Indeed, voter registration is among the goals of the folks hawking Obamacare. The People’s World newspaper reports: “California’s Secretary of State Debra Bowen is designating the state’s new Health Benefit Exchange, Covered California, as a voter registration agency under the National Voter Registration Act. That means Covered California will be incorporating voter registration into every transaction — online, in-person and by phone — it has with consumers.” It seems as if some Obama supporters have found a new way to fill the void left by the bankruptcy of ACORN, the notorious left-wing voter-registration group that saw dozens of its employees in multiple states convicted of fraud.
At least the pay will be better. ACORN was infamous for stiffing its employees and even once sued the state of California to ask for an exemption from its minimum-wage law. But early reports are that the federal government will be offering navigators between $20 and $48 an hour. In many states, that’s far more than many private-sector workers with corresponding responsibilities earn.
If there is a silver lining in all of this, it is that the potential failure of the navigators program could further convince voters that Obamacare is simply unworkable. “The Obama administration wants something the federal government has never done: a computer system that connects HHS, the Internal Revenue Service, the Social Security Administration, Homeland Security and perhaps other departments,” John Goodman, a health-care expert with the National Center for Policy Analysis, wrote in the Wall Street Journal in May. “For perspective, consider that the Veterans Administration converted to electronic medical records in 1998 and the VA and the Defense Department tried without success to share records until February [2013] when then-Secretary of Defense Leon Panetta announced that the plan would be abandoned.”

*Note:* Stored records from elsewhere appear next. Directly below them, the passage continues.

Background: an optimization exercise with open tools, aiming at a short achievable clock period. Do not read the settings as production practice. The RTL was checked by simulation tests, not by an equivalence proof against the original design. Power and IR drop assume default switching activity.

==> branch nickel: inputs <==
Design icmp_tx_top, start of the top module:
module icmp_tx_top #(
    parameter logic [47:0] board_mac = 48'h00_11_22_33_44_55,
    parameter logic [31:0]  board_ip  = {8'd192, 8'd168, 8'd1, 8'd123}
) (
    input  logic        clk,
    input  logic        rst_n,
    input  logic        start,
    input  logic [47:0] req_dest_mac,
    input  logic [31:0] req_dest_ip,
    input  logic [15:0] req_icmp_id,
    input  logic [15:0] req_icmp_seq,
    input  logic [15:0] req_payload_len,
    input  logic [31:0] req_payload_sum,
    input  logic [7:0]  payload_data,
    output logic        busy,
    output logic        payload_rd,
    output logic        gmii_tx_en,
    output logic [7:0]  gmii_txd,
    output logic        tx_done
);
Settings: LEC_CHECK=0, ABC_CLOCK_PERIOD_IN_PS=2300, CAP_MARGIN=20, CORE_MARGIN=2, CORE_UTILIZATION=40, PLACE_DENSITY=0.6, SETUP_SLACK_MARGIN=2.9, SLEW_MARGIN=20, SYNTH_HIERARCHICAL=1; clock period 5.2 ns.
run.sh (not shown) runs the stock make flow with config.mk's settings and CLKGATE_MAP_FILE= SYNTH_SCRIPT=/design/flow/synth_recipe.tcl, a recipe that flattens the netlist after the stock synthesis.
==> inputs of branch onyx, as changes to branch nickel <==
--- a/flow/design.v
+++ b/flow/design.v
@@ -101,12 +101,13 @@
     output logic [15:0]              icmp_id,
     output logic [15:0]              icmp_seq,
     output logic [15:0]              total_len_o,
     output logic [15:0]              ip_id_o,
     output logic [15:0]              ip_csum_o,
     output logic [15:0]              icmp_csum_o,
+    output logic                     hdr_soon2,    
     output logic                     hdr_soon,     
     output logic                     hdr_valid,
     output logic                     len_nz,
     output logic [15:0]              len_m1
 );
     localparam logic [7:0] IP_VER_IHL = 8'h45;   
@@ -115,17 +116,19 @@
                                      + 18'(board_ip[31:16]) + 18'(board_ip[15:0]);
     icmp_tx_pkg::tx_request_t req_q;
     logic        busy_q;
     logic        v1, v2, v3;
     logic        accept;
     logic [15:0] ip_id;       
+    logic        id_lo_ff;    
     logic [15:0] total_len;
     logic [8:0]  tl_lo;
     logic [8:0]  lm1_lo;
     logic [8:0]  ip_a_h, ip_a_l;
-    logic [10:0] ip_b_h, ip_b_l, ip_c_h, ip_c_l;
+    logic [9:0]  ip_b_h, ip_b_l;
+    logic [10:0] ip_c_h, ip_c_l, ip_d_h, ip_d_l;
     logic [10:0] ip_s_hi;
     logic [7:0]  ip_s_lo;
     logic [8:0]  ip_f_lo, ip_f_hi, ip_g_lo;
     logic [15:0] ip_csum;
     logic [8:0]  ic_a_h, ic_a_l, ic_p_h, ic_p_l;
     logic [9:0]  ic_c_h, ic_c_l;
@@ -140,20 +143,25 @@
             busy_q    <= 1'b0;
             v1        <= 1'b0;
             v2        <= 1'b0;
             v3        <= 1'b0;
             hdr_valid <= 1'b0;
             ip_id     <= '0;
+            id_lo_ff  <= 1'b0;
         end else begin
             busy_q    <= accept | (busy_q & ~frame_end);
             v1        <= accept;
             v2        <= v1;
             v3        <= v2;
             hdr_valid <= v3;
-            if (accept)
-                ip_id <= ip_id + 16'd1;   
+            if (accept) begin
+                ip_id[7:0] <= ip_id[7:0] + 8'd1;
+                id_lo_ff   <= (ip_id[7:0] == 8'hfe);
+                if (id_lo_ff)
+                    ip_id[15:8] <= ip_id[15:8] + 8'd1;
+            end
         end
     end
     always_ff @(posedge clk) begin
         if (!busy_q)
             req_q <= req;
     end
@@ -162,18 +170,20 @@
         total_len <= {req_q.payload_len[15:8] + 8'(tl_lo[8]), tl_lo[7:0]};
         lm1_lo    <= 9'(req_q.payload_len[7:0]) - 9'd1;
         len_m1    <= {req_q.payload_len[15:8] - 8'(lm1_lo[8]), lm1_lo[7:0]};
         len_nz    <= (req_q.payload_len != '0);
         ip_a_h    <= 9'(req_q.dest_ip[31:24]) + 9'(req_q.dest_ip[15:8]);
         ip_a_l    <= 9'(req_q.dest_ip[23:16]) + 9'(req_q.dest_ip[7:0]);
-        ip_b_h    <= 11'(ip_a_h) + 11'(ip_id[15:8]) + 11'(IP_CONST[16:8]);
-        ip_b_l    <= 11'(ip_a_l) + 11'(ip_id[7:0]) + 11'(IP_CONST[7:0]);
-        ip_c_h    <= ip_b_h + 11'(total_len[15:8]);
-        ip_c_l    <= ip_b_l + 11'(total_len[7:0]);
-        ip_s_lo   <= ip_c_l[7:0];
-        ip_s_hi   <= ip_c_h + 11'(ip_c_l[10:8]);
+        ip_b_h    <= 10'(ip_a_h) + 10'(ip_id[15:8]);
+        ip_b_l    <= 10'(ip_a_l) + 10'(ip_id[7:0]);
+        ip_c_h    <= 11'(ip_b_h) + 11'(total_len[15:8]);
+        ip_c_l    <= 11'(ip_b_l) + 11'(total_len[7:0]);
+        ip_d_h    <= ip_c_h + 11'(IP_CONST[16:8]);
+        ip_d_l    <= ip_c_l + 11'(IP_CONST[7:0]);
+        ip_s_lo   <= ip_d_l[7:0];
+        ip_s_hi   <= ip_d_h + 11'(ip_d_l[10:8]);
         ip_f_lo   <= 9'(ip_s_lo) + 9'(ip_s_hi[10:8]);
         ip_f_hi   <= 9'(ip_s_hi[7:0]) + 9'(ip_f_lo[8]);
         ip_g_lo   <= 9'(ip_f_lo[7:0]) + 9'(ip_f_hi[8]);
         ip_csum   <= ~{ip_f_hi[7:0] + 8'(ip_g_lo[8]), ip_g_lo[7:0]};
         ic_a_h    <= 9'(req_q.icmp_id[15:8]) + 9'(req_q.icmp_seq[15:8]);
         ic_a_l    <= 9'(req_q.icmp_id[7:0]) + 9'(req_q.icmp_seq[7:0]);
@@ -185,13 +195,14 @@
         ic_s_hi   <= ic_c_h + 10'(ic_c_l[9:8]);
         ic_f_lo   <= 9'(ic_s_lo) + 9'(ic_s_hi[9:8]);
         ic_f_hi   <= 9'(ic_s_hi[7:0]) + 9'(ic_f_lo[8]);
         ic_g_lo   <= 9'(ic_f_lo[7:0]) + 9'(ic_f_hi[8]);
         icmp_csum <= ~{ic_f_hi[7:0] + 8'(ic_g_lo[8]), ic_g_lo[7:0]};
     end
-    assign hdr_soon = v3;
+    assign hdr_soon2 = v2;
+    assign hdr_soon  = v3;
     assign dest_mac    = req_q.dest_mac;
     assign dest_ip     = req_q.dest_ip;
     assign icmp_id     = req_q.icmp_id;
     assign icmp_seq    = req_q.icmp_seq;
     assign total_len_o = total_len;
     assign ip_id_o     = ip_id;
@@ -209,32 +220,34 @@
     input  logic [15:0]      icmp_id,
     input  logic [15:0]      icmp_seq,
     input  logic [15:0]      total_len,
     input  logic [15:0]      ip_id,
     input  logic [15:0]      ip_csum,
     input  logic [15:0]      icmp_csum,
+    input  logic             hdr_soon2,   
     input  logic             hdr_soon,
     input  logic             hdr_valid,
     input  logic             len_nz,
     input  logic [15:0]      len_m1,
     input  logic [31:0]      crc_value,
     input  logic [31:0]      crc_next,
     output logic             payload_rd,
     output logic             gmii_tx_en,
-    output logic [7:0]       byte_n_d,    
+    output logic [7:0]       byte_d,      
     output logic             crc_upd,
     output logic             crc_shift,
     output logic [7:0]       hdr_next,
     output logic             frame_end,
     output logic             tx_done
 );
     localparam logic [7:0] IP_VER_IHL = 8'h45;   
     logic [50*8-1:0] hdr_img;    
     logic [49:0]     tok;        
     logic [7:0]      hdr_q;      
-    logic [7:0]      hdr_d;
+    logic [7:0]      hdr_a_d, hdr_b_d;
+    logic [7:0]      hdr_a, hdr_b;   
     logic [6:0]      pos;        
     logic            en_q;       
     logic            hc_q;       
     logic            data_q;     
     logic            ge67_q;     
     logic            rd_q;       
@@ -256,20 +269,26 @@
                       eth_frame_pkg::IP_TTL, eth_frame_pkg::IP_PROTO_ICMP, ip_csum,
                       board_ip,
                       dest_ip,
                       eth_frame_pkg::ICMP_ECHO_REPLY, 8'h00, icmp_csum,
                       icmp_id, icmp_seq};
     always_comb begin
-        hdr_d = ({8{hdr_soon}} & hdr_img[49*8 +: 8]) | ({8{hdr_valid}} & hdr_img[48*8 +: 8]);
-        for (int k = 0; k < 48; k++)
-            hdr_d = hdr_d | ({8{tok[k]}} & hdr_img[(47-k)*8 +: 8]);
+        hdr_a_d = ({8{hdr_soon2}} & hdr_img[49*8 +: 8]) | ({8{hdr_soon}} & hdr_img[48*8 +: 8])
+                | ({8{hdr_valid}} & hdr_img[47*8 +: 8]);
+        for (int k = 0; k < 23; k++)
+            hdr_a_d = hdr_a_d | ({8{tok[k]}} & hdr_img[(46-k)*8 +: 8]);
+        hdr_b_d = '0;
+        for (int k = 23; k < 47; k++)
+            hdr_b_d = hdr_b_d | ({8{tok[k]}} & hdr_img[(46-k)*8 +: 8]);
     end
     always_ff @(posedge clk or negedge rst_n) begin
         if (!rst_n) begin
             tok     <= '0;
             hdr_q   <= '0;
+            hdr_a   <= '0;
+            hdr_b   <= '0;
             pos     <= '0;
             en_q    <= 1'b0;
             hc_q    <= 1'b0;
             data_q  <= 1'b0;
             ge67_q  <= 1'b0;
             rd_q    <= 1'b0;
@@ -281,13 +300,15 @@
             fcs_cnt <= '0;
             done_q  <= 1'b0;
         end else begin
             fcs_q   <= fcs_next;
             fcs_cnt <= {fcs_cnt[2:0], last_data};
             done_q  <= fcs_cnt[3];
-            hdr_q   <= hdr_d;
+            hdr_a   <= hdr_a_d;
+            hdr_b   <= hdr_b_d;
+            hdr_q   <= hdr_a | hdr_b;
             tok     <= {tok[48:0], hdr_valid};
             if (hdr_valid) begin
                 pos    <= '0;
                 en_q   <= 1'b1;
                 hc_q   <= 1'b0;
                 data_q <= 1'b0;
@@ -328,38 +349,49 @@
             end
         end
     end
     assign hdr_next   = hdr_q;
     assign gmii_tx_en = en_q;
     assign payload_rd = rd_q;
-    assign byte_n_d   = ~(hdr_q | ({8{fcs_next}} & ~crc_next[7:0]));
+    assign byte_d     = hdr_q | ({8{fcs_next}} & ~crc_next[7:0]);
     assign crc_upd    = hc_q | data_q;
     assign crc_shift  = fcs_q;
     assign frame_end  = fcs_cnt[3];
     assign tx_done    = done_q;
 endmodule
 module gmii_out_lane (
     input  logic clk,
     input  logic rst_n,
     input  logic rd,         
-    input  logic byte_n_d,
+    input  logic byte_d,
     input  logic pd,
     output logic txd
 );
     logic pay_q;
+    logic byte_q;
     logic byte_n;
+    logic pay_n;
     always_ff @(posedge clk or negedge rst_n) begin
         if (!rst_n) begin
             pay_q  <= 1'b0;
-            byte_n <= 1'b1;
+            byte_q <= 1'b0;
         end else begin
             pay_q  <= rd;
-            byte_n <= byte_n_d;
+            byte_q <= byte_d;
         end
     end
-    assign txd = ~(~(pay_q & pd) & byte_n);
+    assign byte_n = ~byte_q;
+    nand2_gate pay_nand (.a(pay_q), .b(pd), .y(pay_n));
+    nand2_gate out_nand (.a(pay_n), .b(byte_n), .y(txd));
+endmodule
+module nand2_gate (
+    input  logic a,
+    input  logic b,
+    output logic y
+);
+    assign y = ~(a & b);
 endmodule
 module icmp_tx_top #(
     parameter logic [47:0] board_mac = 48'h00_11_22_33_44_55,
     parameter logic [31:0]  board_ip  = {8'd192, 8'd168, 8'd1, 8'd123}
 ) (
     input  logic        clk,
@@ -385,19 +417,20 @@
     logic [15:0] h_icmp_seq;
     logic [15:0] h_total_len;
     logic [15:0] h_ip_id;
     logic [15:0] h_ip_csum;
     logic [15:0] h_icmp_csum;
     logic        hdr_valid;
+    logic        hdr_soon2;
     logic        hdr_soon;
     logic        len_nz;
     logic [15:0] len_m1;
     logic        frame_end;
     logic        crc_upd;
     logic [7:0]  pay_byte;
-    logic [7:0]  byte_n_d;
+    logic [7:0]  byte_d;
     logic        crc_shift;
     logic [7:0]  hdr_next;
     logic [31:0] crc_value;
     logic [31:0] crc_next;
     assign req.dest_mac    = req_dest_mac;
     assign req.dest_ip     = req_dest_ip;
@@ -420,12 +453,13 @@
         .icmp_id    (h_icmp_id),
         .icmp_seq   (h_icmp_seq),
         .total_len_o(h_total_len),
         .ip_id_o    (h_ip_id),
         .ip_csum_o  (h_ip_csum),
         .icmp_csum_o(h_icmp_csum),
+        .hdr_soon2  (hdr_soon2),
         .hdr_soon   (hdr_soon),
         .hdr_valid  (hdr_valid),
         .len_nz     (len_nz),
         .len_m1     (len_m1)
     );
     gmii_frame_sequencer #(
@@ -439,21 +473,22 @@
         .icmp_id      (h_icmp_id),
         .icmp_seq     (h_icmp_seq),
         .total_len    (h_total_len),
         .ip_id        (h_ip_id),
         .ip_csum      (h_ip_csum),
         .icmp_csum    (h_icmp_csum),
+        .hdr_soon2    (hdr_soon2),
         .hdr_soon     (hdr_soon),
         .hdr_valid    (hdr_valid),
         .len_nz       (len_nz),
         .len_m1       (len_m1),
         .crc_value    (crc_value),
         .crc_next     (crc_next),
         .payload_rd   (payload_rd),
         .gmii_tx_en   (gmii_tx_en),
-        .byte_n_d     (byte_n_d),
+        .byte_d       (byte_d),
         .crc_upd      (crc_upd),
         .crc_shift    (crc_shift),
         .hdr_next     (hdr_next),
         .frame_end    (frame_end),
         .tx_done      (tx_done)
     );
@@ -465,69 +500,69 @@
         .pay_byte     (pay_byte)
     );
     gmii_out_lane lane0 (
         .clk      (clk),
         .rst_n    (rst_n),
         .rd       (payload_rd),
-        .byte_n_d (byte_n_d[0]),
+        .byte_d   (byte_d[0]),
         .pd       (payload_data[0]),
         .txd      (gmii_txd[0])
     );
     gmii_out_lane lane1 (
         .clk      (clk),
         .rst_n    (rst_n),
         .rd       (payload_rd),
-        .byte_n_d (byte_n_d[1]),
+        .byte_d   (byte_d[1]),
         .pd       (payload_data[1]),
         .txd      (gmii_txd[1])
     );
     gmii_out_lane lane2 (
         .clk      (clk),
         .rst_n    (rst_n),
         .rd       (payload_rd),
-        .byte_n_d (byte_n_d[2]),
+        .byte_d   (byte_d[2]),
         .pd       (payload_data[2]),
         .txd      (gmii_txd[2])
     );
     gmii_out_lane lane3 (
         .clk      (clk),
         .rst_n    (rst_n),
         .rd       (payload_rd),
-        .byte_n_d (byte_n_d[3]),
+        .byte_d   (byte_d[3]),
         .pd       (payload_data[3]),
         .txd      (gmii_txd[3])
     );
     gmii_out_lane lane4 (
         .clk      (clk),
         .rst_n    (rst_n),
         .rd       (payload_rd),
-        .byte_n_d (byte_n_d[4]),
+        .byte_d   (byte_d[4]),
         .pd       (payload_data[4]),
         .txd      (gmii_txd[4])
     );
     gmii_out_lane lane5 (
         .clk      (clk),
         .rst_n    (rst_n),
         .rd       (payload_rd),
-        .byte_n_d (byte_n_d[5]),
+        .byte_d   (byte_d[5]),
         .pd       (payload_data[5]),
         .txd      (gmii_txd[5])
     );
     gmii_out_lane lane6 (
         .clk      (clk),
         .rst_n    (rst_n),
         .rd       (payload_rd),
-        .byte_n_d (byte_n_d[6]),
+        .byte_d   (byte_d[6]),
         .pd       (payload_data[6]),
         .txd      (gmii_txd[6])
     );
     gmii_out_lane lane7 (
         .clk      (clk),
         .rst_n    (rst_n),
         .rd       (payload_rd),
-        .byte_n_d (byte_n_d[7]),
+        .byte_d   (byte_d[7]),
         .pd       (payload_data[7]),
         .txd      (gmii_txd[7])
     );
     eth_crc32 crc0 (
         .clk       (clk),
         .crc_upd   (crc_upd),
- ABC_CLOCK_PERIOD_IN_PS: 2300 -> 2000
- SETUP_SLACK_MARGIN: 2.9 -> 3.2
==> qor summary <==
|  | branch nickel | branch onyx |
|---|---|---|
| Critical Path Sink | gmii_txd[7] | gmii_txd[5] |
| Global Route Usage Sum | 17.90% | 17.32% |
| Post-place setup slack | 1.948 ns | 1.842 ns |
| Portion of the layout cell area used by clock cells | 7.722% | 7.527% |
| Status | finished clean | finished clean |
| Net count after synthesis | 2,499 | 2,540 |
| Post CTS Setup Buffer Count | 6 | 42 |
| Multi-input logic area | 0.009926 mm2 | 0.01059 mm2 |
| Category of the critical setup timing path | register to primary output | input port to primary output |
| Total CTS buffers | 70 | 73 |
| Fraction of synthesized area in multiplexers | 0.1669% | 0.1612% |
| Floorplan die area | 0.06767 mm2 | 0.07000 mm2 |
| Vias per Instance | 4.951 | 4.958 |
| Simple-Gate Fraction of Synth Area | 8.444% | 8.504% |
| Met1 usage in global routing | 24.38% | 22.07% |
| Routed length per placed instance | 18.75 um | 18.38 um |
| Power dissipated by switching net loads | 0.003679 W | 0.002166 W |
| Routed wire length | 59.89 mm | 60.86 mm |
| Initial standard-cell utilization of the core | 40.56% | 40.44% |
| Met2 GRT Util | 28.49% | 29.17% |
| Stages on the worst setup path | 2 | 4 |
| Sequential share of the synthesized area | 57.56% | 58.60% |
| Count of unique library cells instantiated by Yosys | 70 | 76 |
| Overall power of the completed layout | 0.01368 W | 0.01081 W |

static timing again, ports no longer ideal:
The results above use ideal ports. As a check the final layouts listed here were re-extracted and re-timed, cells and wires unchanged.
Step 1 sets driving cells, clkbuf_16 on the clock port and buf_2 on the other inputs (assumed; they add their load-dependent delay and slew).
Step 2, shift: input delay + t, output delay - t, t = (earliest + latest rising clock arrival at the registers) / 2. This alone moves slack from input paths to output paths.
Three values: no drivers, after step 1, after step 2; two values: the first two.
| run | shift t [ns] | setup slack, ns | worst slew at a driven data input, ns |
|---|---|---|---|
| branch nickel | 0.659 | 2.703 / 2.642 / 2.388 | 0.09 |
| branch onyx | 0.661 | 2.814 / 2.772 / 2.451 | 0.07 |
After both steps every run listed still meets setup and hold. The setup slack of branch onyx, which loses most, moves by -0.042 ns with the drivers and by -0.363 ns with both steps.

But the consensus is that, if Obamacare isn’t repealed, the government can, with enough effort and money, get the Data Hub up and running. That concerns many members of Congress.
“Giving community organizers access to the Federal Data Hub is bad policy and potentially a danger to civil liberties,” House Budget Committee chairman Paul Ryan told me recently. “But it’s one of the most underreported stories I’ve seen. If people only knew about this Data Hub program, it would touch off a huge public outcry.”
— John Fund is national-affairs columnist for NRO.